Information on ADAGIO Fellows and Projects
Information on the successful candidates and their individual projects will be published here once the contracting procedures have been completed.
Information on the successful candidates and their individual projects will be published here once the contracting procedures have been completed.
Ricardo Arpad Pérez Camargo is a highly accomplished Materials Engineer with M.Sc. degree from Simón Bolívar University (USB) in Caracas, Venezuela. He later pursued a PhD. in Applied Chemistry and Polymers Materials at the University of the Basque Country (UPV/EHU) in San Sebastián, Spain. He was awarded the President’s International Fellowship Initiative (PIFI) in 2019 to perform his postdoctoral research at the Chinese Academy of Science (ICCAS) in Beijing, China. He continued his research in China with funding from the China Postdoctoral Science Foundation and the National Natural Science Foundation of China (NSFC) until 2023. His research focuses on the structure, morphology, and crystallization kinetics of different polymeric systems, including homopolymers, random copolymers, particularly isodimorphic, and blends. His work has resulted in the publication of over 40 articles in Q1 journals, which is a testament to the quality of his research. During his time at ICCAS, Ricardo's research was recognized with the prestigious Young Scientists of Institute of Chemistry Award from CAS in 2021. In 2023, he was awarded the Advanced Manufacturing Research Fellowship Programme in the Basque-New Aquitaine Region (ADAGIO). This MSCA COFUND Post-doctoral programme allowed him to return to UPV/EHU. His research will focus on combining his expertise in crystallization with an innovative processing technique, such as 3D-printing, to process semicrystalline polymers.

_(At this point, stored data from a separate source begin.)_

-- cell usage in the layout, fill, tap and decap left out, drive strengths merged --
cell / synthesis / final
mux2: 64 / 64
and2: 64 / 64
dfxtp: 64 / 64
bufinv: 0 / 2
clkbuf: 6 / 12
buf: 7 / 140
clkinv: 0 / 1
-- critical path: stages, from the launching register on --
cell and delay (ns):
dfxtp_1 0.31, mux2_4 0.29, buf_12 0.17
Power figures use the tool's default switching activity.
$ cat src/hdl/beam_ctrl_pkg.sv
// frame tracking and beat strobe definitions of the beamformer control path
`default_nettype none

package beam_ctrl_pkg;

    // frame tracking states
    // idle waits for the first beat of a frame, active runs until a beat with last
    typedef enum logic {
        frame_idle   = 1'b0,
        frame_active = 1'b1
    } frame_state_e;

    // strobes that travel with every beat
    typedef struct packed {
        logic valid;
        logic last;
    } beat_ctrl_t;

    // register stages in the complex weighter
    // the control strobes are delayed by the same amount
    localparam int WEIGHTER_DEPTH = 2;

endpackage

`default_nettype wire

$ cat src/hdl/frame_control.sv
// frame tracking FSM that issues the weight capture strobe and aligns the beat strobes
`timescale 1ns/1ps
`default_nettype none

module frame_control (
    input  logic                      clock,
    input  logic                      resetn,
    input  beam_ctrl_pkg::beat_ctrl_t in_ctrl,
    output logic                      weight_capture,
    output beam_ctrl_pkg::beat_ctrl_t aligned_ctrl
);

    import beam_ctrl_pkg::*;

    frame_state_e state;
    frame_state_e state_next;

    // strobe delay line, one entry per weighter register stage
    beat_ctrl_t [WEIGHTER_DEPTH-1:0] strobe_pipe;

    // a single-beat frame carries last on its first beat and so never leaves idle
    always_comb begin
        state_next = state;
        case (state)
            frame_idle: begin
                if (in_ctrl.valid && !in_ctrl.last) begin
                    state_next = frame_active;
                end
            end
            frame_active: begin
                if (in_ctrl.valid && in_ctrl.last) begin
                    state_next = frame_idle;
                end
            end
            default: begin
                state_next = frame_idle;
            end
        endcase
    end

    // every valid beat seen in idle is the first beat of a frame
    // the weight bank stores its weights on this same edge
    assign weight_capture = in_ctrl.valid && (state == frame_idle);

    always_ff @(posedge clock) begin
        if (!resetn) begin
            state       <= frame_idle;
            strobe_pipe <= '0;
        end else begin
            state <= state_next;
            // last only counts on a valid beat
            strobe_pipe[0].valid <= in_ctrl.valid;
            strobe_pipe[0].last  <= in_ctrl.valid && in_ctrl.last;
            for (int i = 1; i < WEIGHTER_DEPTH; i++) begin
                strobe_pipe[i] <= strobe_pipe[i-1];
            end
        end
    end

    // the last entry lines up with the weighter results
    assign aligned_ctrl = strobe_pipe[WEIGHTER_DEPTH-1];

endmodule

`default_nettype wire

$ cat config.mk
export PLATFORM = sky130hd
export DESIGN_NAME = frame_control
export DESIGN_NICKNAME = d
export VERILOG_FILES = /design/src/hdl/beam_ctrl_pkg.sv /design/src/hdl/frame_control.sv
export SDC_FILE = /design/constraint.sdc
export NUM_CORES = 1
export LEC_CHECK = 0
export ABC_AREA = 1
export BUFFER_PORTS_ARGS = -buffer_cell sky130_fd_sc_hd__buf_2
export CAP_MARGIN = 0
export CORE_AREA = 3 3 40 42
export CTS_BUF_LIST = sky130_fd_sc_hd__clkbuf_16
export DETAILED_ROUTE_END_ITERATION = 6
export DIE_AREA = 0 0 43 45
export HOLD_SLACK_MARGIN = 0.08
export PLACE_DENSITY = 0.3
export SLEW_MARGIN = 20
export SYNTH_ARGS = -nofsm -noshare
export SYNTH_HDL_FRONTEND = slang
export SYNTH_SLANG_ARGS = --single-unit
$ cat constraint.sdc
create_clock -name clock -period 1.7 [get_ports clock]
set_input_delay 0.255 -clock clock [delete_from_list [all_inputs] [get_ports clock]]
set_output_delay 0.255 -clock clock [all_outputs]
set_load 0.1 [all_outputs]
==> summary.log <==
INFO  place          i_o_buffers=6
INFO  global_route   grt_antenna_before_repair=0
INFO  cells_and_area multi_input_area=37.5squm
INFO  setup_path     critical_path_class=reg2out
INFO  cells_and_area antennaDiodeCount=0
INFO  route          drt_pass1_iterations=1
INFO  sta            timing.final.crit_period=1.30ns
INFO  sta            final_number_of_setup_violating_endpoints=0
INFO  cts            clock_sink_count=5
INFO  cts            cts.hold.buffers_added=0
INFO  sta            fmax=770MHz
INFO  route          drt_wirelength=342um
INFO  cts            post_cts_resized=0
INFO  global_route   grt_first_pass_wirelength=517um
INFO  cells_and_area final_net_count=34
INFO  power_and_ir_drop power.combinational.fraction=0.079
INFO  sta            layout_worst_path_cycle_share=0.764
INFO  setup_path     critical_path.startpoint_type=flip-flop
INFO  power_and_ir_drop total_switching_power=110uW
INFO  logic_synthesis synth-seq-cells=5
INFO  floorplan      fp.dieArea=1940squm
INFO  floorplan      die_y=45um
INFO  route          postRouteAntennaNets=0
INFO  power_and_ir_drop power.ir.vdd_worst=376uV
INFO  setup_path     worst_ep_required_time=1.44ns
INFO  floorplan      die_width=43um
INFO  place          place_hpwl=243um
INFO  setup_path     critical_path_arrival=1.04ns
INFO  cells_and_area seq_area=100squm
INFO  place          place.gp.congestion=0.659
INFO  place          dp.cells=40
INFO  sta            totalNegativeSetupSlack=0ns
INFO  cts            path_clk_slew=0.03ns
INFO  power_and_ir_drop intPower=437uW
INFO  route          detail_route.drc_violations=0
INFO  logic_synthesis sequential_cell_area_fraction_in_the_yosys_report=0.580
INFO  power_and_ir_drop switching_fraction=0.201
INFO  cts            cts_tree=yes
INFO  floorplan      design.core.area=1280squm
INFO  cells_and_area nFillCells=148
INFO  cts            clock_latency=0.22ns
INFO  route          num_vias=133
INFO  cts            clockRootBuffer=clkbuf_16
INFO  status         outcome=complete, no violations
INFO  cts            tritoncts_buffers=3
INFO  cts            cts_htree_levels=1
INFO  cts            clockBufferDepth=2
INFO  cts            post_cts.repair.setup_buffers=0
INFO  power_and_ir_drop clock_power_share=0.691
INFO  cells_and_area layout_commonest_cell=inv_1
INFO  power_and_ir_drop p_leak=0.169nW
INFO  logic_synthesis synth.avg_cell_area=8.22squm
INFO  sta            worst_clock_skew=0.000739ns
INFO  floorplan      boundaryPins=7
INFO  flow_run       max_cap_violations=0
INFO  cells_and_area non_filler_instance_count_after_layout=44
INFO  sta            worst-slew-pin-transition=0.488ns
INFO  logic_synthesis synth_cell_types=6
INFO  sta            final_max_slew_viol_count=0
INFO  sta            rsz0062_at_grt=no
INFO  power_and_ir_drop seqPwrFrac=0.230
INFO  floorplan      floorplan.initialDensity=0.134
INFO  setup_path     cp_max_fo=2
INFO  sta            finalHoldViolations=0
INFO  route          routed_via_density=3.02
INFO  cells_and_area synthesis_to_layout_area_growth=66.7%
INFO  global_route   first_global_vias=152
INFO  route          post_drt_wl_per_cell=7.77um
INFO  logic_synthesis mappedNetlistArea=173squm
INFO  floorplan      num_rows=13
INFO  global_route   globalRouteOverflowTotal=0
INFO  sta            worst_case_headroom_to_the_max_slew_limit=0.677
INFO  logic_synthesis synth.yosys.warnings=0
INFO  cells_and_area layout.cells.most_common_list=7 x inv_1, 6 x buf_2, 5 x nand2_1, 5 x dfxtp_1, 3 x clkbuf_16
INFO  route          drtIter0Drc=0
INFO  place          dp_slack=0.564ns
INFO  logic_synthesis mappedNetlistNets=25
INFO  logic_synthesis number_of_instances_in_the_synthesized_netlist=21
INFO  global_route   track_usage=0.0458
INFO  global_route   grt_start_max_net_pins=5
INFO  power_and_ir_drop power.density_cell_area=1900nW/um^2
INFO  power_and_ir_drop report.power.total=547uW
INFO  cells_and_area drive_gt1_frac=0.379
INFO  hold_path      hold_path.class=in2reg
INFO  sta            final_critical_path_setup_slack=0.401ns
INFO  setup_path     setup.worst_path.end_class=output port
## worst max-delay path, stage by stage, from the launching register on
cell     delay, ns
dfxtp_1       0.31
nor2_2        0.09
buf_2         0.42
## metrics by stage
stage,hold WS (ns),area [sq um],util
final,0.259,288,0.224
after global routing,0.270,288,0.224
after CTS,0.259,288,0.224
after detailed placement,0.397,209,0.163
after global placement,0.392,209,0.163
after floorplan,0.348,175,-
## per-layer routing
metal | global-route usage | wire length (um) | vias up
li1 | - | - | 71
met1 | 0.0241 | 119 | 59
met2 | 0.0689 | 204 | 3
met3 | 0.0159 | 18 | 0
met4 | 0.108 | 0 | 0
met5 | 0 | 0 | -
## cells by family (layout without fill, tap and decap cells)
logic type | after synthesis | in the layout | synth area share
buffers and inverters | 8 | 16 | 0.217
AOI/OAI and AO/OA | 1 | 1 | 0.0507
DFF | 5 | 5 | 0.580
and+or+nand+nor | 7 | 7 | 0.152
## worst paths after layout
kind	startpoint	endpoint	slack, ns	depth (start not counted)
max	flip-flop	weight_capture	0.40	2
min reg2reg	strobe_pipe[0]	aligned_ctrl[0]	0.41	2
max reg2reg	flip-flop	flip-flop	1.11	2
min	in_ctrl[0]	strobe_pipe[0]	0.26	3
## cell type report
cell class	instances	share of cell area
repair buffers	6	0.104
clock inverters	1	0.0130
inverters	6	0.0783
clock buffers	3	0.261
multi-input cells	8	0.130
well taps	15	0.0652
flip-flops and latches	5	0.348
## synth_stat cells
cell type,instances,share of area
a21oi_2,1,0.051
buf_4,2,0.087
dfxtp_1,5,0.58
inv_1,6,0.13
nand2_1,5,0.11
nor2_1,2,0.043
## power by group through the flow
stage,Sequential [mW],Combinational [mW],Clock (mW)
2_1_floorplan,0.127,0.0363,0
3_3_place_gp,0.128,0.0432,0
3_5_place_dp,0.128,0.0436,0
4_1_cts,0.126,0.0437,0.388
5_1_grt,0.127,0.0455,0.398
6_report,0.126,0.0432,0.378
(Power assumes the default switching activity.)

3D printing is a popular additive manufacturing technique that creates 3D-shaped solid objects quickly from computer-aided design models or 3D scans. The decreasing prices of additive manufacturing (AM) machines and advancements in modeling methods have further contributed to the growth of this technique. However, the range of polymeric materials available for 3D printing is currently limited to amorphous materials or those with low crystallinity. Semicrystalline materials offer better mechanical and thermal stability, but printing such materials requires exploration and understanding of how printing parameters affect their ultimate properties. The research work "3-D printing of poly (butylene succinate), PBS-based materials: Influence of the processing conditions on the ultimate properties and crystallization behavior" proposes a study of the printing process using materials based on PBS, a promising biodegradable material. The study includes pre-processing characterization and optimizing printing conditions, including using alternative thermal protocols like the self-nucleation protocol, to improve the properties of printed parts. The ultimate properties of the material, including degradation studies, will also be evaluated. Using PBS-based materials allows for exploring different degrees of crystallinity, which can address the issue of low interlayer adhesion commonly encountered in 3D printing. Establishing a relationship between material properties, processing conditions, and ultimate properties is expected. This knowledge will aid in developing promising materials like PBS and can be extrapolated to other materials, facilitating the printing of semicrystalline materials. The research aims to advance 3D printing as a primary processing technique for polymeric materials.